Continuous dependence estimates for viscosity solutions of fully nonlinear degenerate parabolic equations

Using the maximum principle for semicontinuous functions (Differential Integral Equations 3 (1990), 1001-1014; Bull. Amer. Math. Soc. (N.S) 27 (1992), 1-67), we establish a general "continuous dependence on the nonlinearities" estimate for viscosity solutions of fully nonlinear degenerate parabolic equations with time- and space-dependent nonlinearities. Our result generalizes a result by Souganidis (J Differential Equations 56 (1985), 345-390) for first-order Hamilton-Jacobi equations and a recent result by Cockburn et al. (J Differential Equations 170 (2001), 180-187) for a class of degenerate parabolic second-order equations.

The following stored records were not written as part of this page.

Context: an optimization exercise on an open-source flow, tuned for small area, a short achievable clock period and few clock cycles. The choices shown serve that exercise and are no tape-out recipe. The RTL was checked by simulation tests, not by an equivalence proof against the original design. Power figures rest on the tool's default switching activity, not on a simulated workload.

trial 79:
==> flow/design.v (excerpt) <==
module msrcc (
    input  wire       clk,
    input  wire       rst,           
    input  wire       bus_valid,
    input  wire       bus_we,
    input  wire [9:0] bus_addr,
    input  wire [7:0] bus_wdata,
    output reg        bus_ready,
    output reg  [7:0] bus_rdata
);
    localparam PB = 4;               
    localparam P  = 1 << PB;         
    localparam TB = 8 - PB;
    localparam T  = 1 << TB;         
    localparam A_CMD    = 10'h000;
    localparam A_STATUS = 10'h001;
    localparam A_DIN    = 10'h002;
    localparam A_DOUT   = 10'h003;
    localparam A_LEN    = 10'h004;
    localparam A_OLEN   = 10'h005;
    localparam A_EIDX   = 10'h006;
    reg [7:0] cmd_r;
    reg [7:0] status_r;
    reg [7:0] din_r;
    reg [7:0] dout_r;
    reg [7:0] len_r;
    reg [7:0] olen_r;
    reg [7:0] eidx_r;
    reg [PB-1:0] g;                  
    reg [TB-1:0] cs;                 
    wire [7:0]   cur = {cs, g};      
  ...
Size: about 7200 cells after synthesis, about 4300 flip-flops, ~31 I/O pins, roughly 110000 um2 of cells after synthesis.
clock: 8.0 ns
lec_check: 0
cap_margin: 20
core_margin: 2
core_utilization: 40
cts_cluster_diameter: 60
cts_cluster_size: 28
place_density: 0.6
setup_slack_margin: 3.8
slew_margin: 20
run.sh (not shown) runs the stock make flow with config.mk's settings and CLKGATE_MAP_FILE= SYNTH_SCRIPT=/design/flow/synth_recipe.tcl, a recipe that flattens the netlist after the stock synthesis.
Testbench counts of trial 79, summed over its fixed seeds: cycles 62,089.
Modified inputs, build 63 compared to trial 79
--- a/flow/design.v
+++ b/flow/design.v
@@ -70,19 +70,19 @@
     input  wire       clk,
     input  wire       rst,           
     input  wire       bus_valid,
     input  wire       bus_we,
     input  wire [9:0] bus_addr,
     input  wire [7:0] bus_wdata,
     output reg        bus_ready,
     output reg  [7:0] bus_rdata
 );
-    localparam PB = 4;               
+    localparam PB = 3;               
     localparam P  = 1 << PB;         
     localparam TB = 8 - PB;
     localparam T  = 1 << TB;         
     localparam A_CMD    = 10'h000;
     localparam A_STATUS = 10'h001;
     localparam A_DIN    = 10'h002;
     localparam A_DOUT   = 10'h003;
     localparam A_LEN    = 10'h004;
     localparam A_OLEN   = 10'h005;
@@ -157,24 +157,20 @@
     wire       wcmd_buf  = wcmd[7];
     wire       wcmd_w7   = wcmd[1];
     wire acc_wr  = bus_valid & bus_we & ~busy;
     wire acc_rd  = bus_valid & ~bus_we & ~busy;
     wire a_cmd   = (bus_addr == A_CMD);
     wire a_bufr  = bus_addr[9] ^ bus_addr[8];
     wire a_ibuf  = (bus_addr[9:8] == 2'd1);
     wire cmd_ex  = acc_wr & a_cmd & ~run;
     wire cmd_go  = cmd_ex & ~wcmd_ill & ~wcmd_badw & wcmd_buf;
-    wire lo_eq   = (bus_addr[PB-2:0] == ~gn[PB-2:0]);
-    wire hi_eq   = (bus_addr[PB-1] == ~gn[PB-1]);
-    wire lo_hit  = lo_eq & (hi_eq | ~(run & bg));
+    wire lo_hit  = (bus_addr[PB-1:0] == ~gn);
     wire ibuf_wr = acc_wr & a_ibuf & lo_hit;
-    wire ibuf_w0 = ibuf_wr & hi_eq;      
-    wire ibuf_wh = ibuf_wr & ~hi_eq;     
     reg  [9:0] pan;
     reg  [7:0] rq;
     reg        mc;                   
     reg        cr;                   
     wire p_hit   = (bus_addr == ~pan);
     wire [19:0] wsel;
     msrcc_mode u_mode (.fn(wcmd_fn), .w7(wcmd_w7), .sel(wsel));
     wire       imm_okx, imm_pm;
     wire [7:0] imm_y;
@@ -201,27 +197,23 @@
             reg  [8*P-1:0] orb;
             wire [7:0] it = ir[7:0];
             wire [7:0] ot = orb[7:0];
             wire [7:0] y_s;
             msrcc_xform u_x (.x(it), .sel(run_sel), .y(y_s), .ok(), .pm());
             wire hi_lt = lim_gt[s];
             wire hi_eq = lim_oh[s];
             wire lt    = hi_lt | (hi_eq & glt);       
             wire eq    = hi_eq & geq;                 
-            wire iwe   = ibuf_w0 & (bus_addr[7:PB] == s);
-            wire iwh   = ibuf_wh & (bus_addr[7:PB] == s);
-            wire [8*P-1:0] ir_sh = {(iwe ? bus_wdata : it), ir[8*P-1:8]};
+            wire iwe   = ibuf_wr & (bus_addr[7:PB] == s);
             wire wlt   = wpass & lt;                       
             wire keep  = ~(wpass & (lt | (rf_dec & eq)));  
             always @(posedge clk) begin
-                ir  <= {ir_sh[8*P-1:8*(P/2)],
-                        (iwh ? bus_wdata : ir_sh[8*(P/2-1) +: 8]),
-                        ir_sh[8*(P/2-1)-1:0]};
+                ir  <= {(iwe ? bus_wdata : it), ir[8*P-1:8]};
                 orb <= {(({8{wlt}} & y_s) | ({8{keep}} & ot)), orb[8*P-1:8]};
             end
             assign inext2[8*s +: 8] = ir[23:16];
             assign onext2[8*s +: 8] = orb[23:16];
         end
     endgenerate
     wire chk_here = chk & mc & ~cr & (cur == scn_e) & (scn_e != run_n);
     wire chk_end  = chk & (scn_e == run_n);
     wire [7:0] chk_okv = okvec(rq);
==> comparison <==
Re signed area change from the synthesized netlist to the final layout: build 63 is 0.86 points down on trial 79.
Wire length of the first global-routing pass delta (build 63 − trial 79): unfavourable
Looking at full die area, build 63 sits about 8% above trial 79.
As of build 63, synthesized cell count had risen by more than 10% compared to trial 79.
Area of all placed cells without fillers (build 63 vs. trial 79) increases by a little under 10%
Build 63 ended up with a lower final worst-path cycle share than trial 79 did.
Taking trial 79 as the reference, in build 63 later-pin clock latency in the skew report increased 0.02 ns, post-route worst hold slack increased 0.0038 ns, post-synthesis sequential element count essentially unchanged.
Power in combinational cells grows by a little under 10% when moving from trial 79 to build 63.
Comparing the two runs side by side, build 63 comes out behind trial 79 on detailed placement HPWL.
Build 63 vs. trial 79: setup slack went up by 0.26 ns.
Testbench counts of build 63, summed over its fixed seeds: cycles 60,489.

-- static timing again, ports no longer ideal --
The results above use ideal ports. As a check the final layouts listed here were re-extracted and re-timed, cells and wires unchanged. Step 1: set_driving_cell puts a clkbuf_16 on clk and a buf_2 on each other input, an assumption about the parent block. Step 2 adds t to the input delays and takes it off the output delays; t is the mean of the earliest and latest rising clock arrival at the registers after step 1. Input paths then give back, and output paths get back, about the clock's delay inside the block. Slacks: ideal / step 1 / step 2; pairs: ideal / step 1.
run	shift t [ns]	slack for setup (ns)	hold slack, ns	worst setup path after step 2	pins driven straight from the clock port
trial 79	0.956	3.422 / 3.373 / 2.910	0.298 / 0.298 / 0.298	input to register	1
build 63	0.982	3.678 / 3.645 / 2.909	0.302 / 0.302 / 0.302	input to register	1
After both steps setup and hold are still met in every run listed. For build 63, which loses most, drivers alone change the setup slack by -0.033 ns; drivers and shift together by -0.769 ns.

We apply this result to a rather general class of equations and obtain: (i) Explicit continuous dependence estimates. (ii) L-infinity and Holder regularity estimates. (iii) A rate of convergence for the vanishing viscosity method. Finally, we illustrate results (i)-(iii) on the Hamilton-Jacobi-Bellman partial differential equation associated with optimal control of a degenerate diffusion process over a finite horizon. For this equation such results are usually derived via probabilistic arguments, which we avoid entirely here. (C) 2002 Elsevier Science (USA).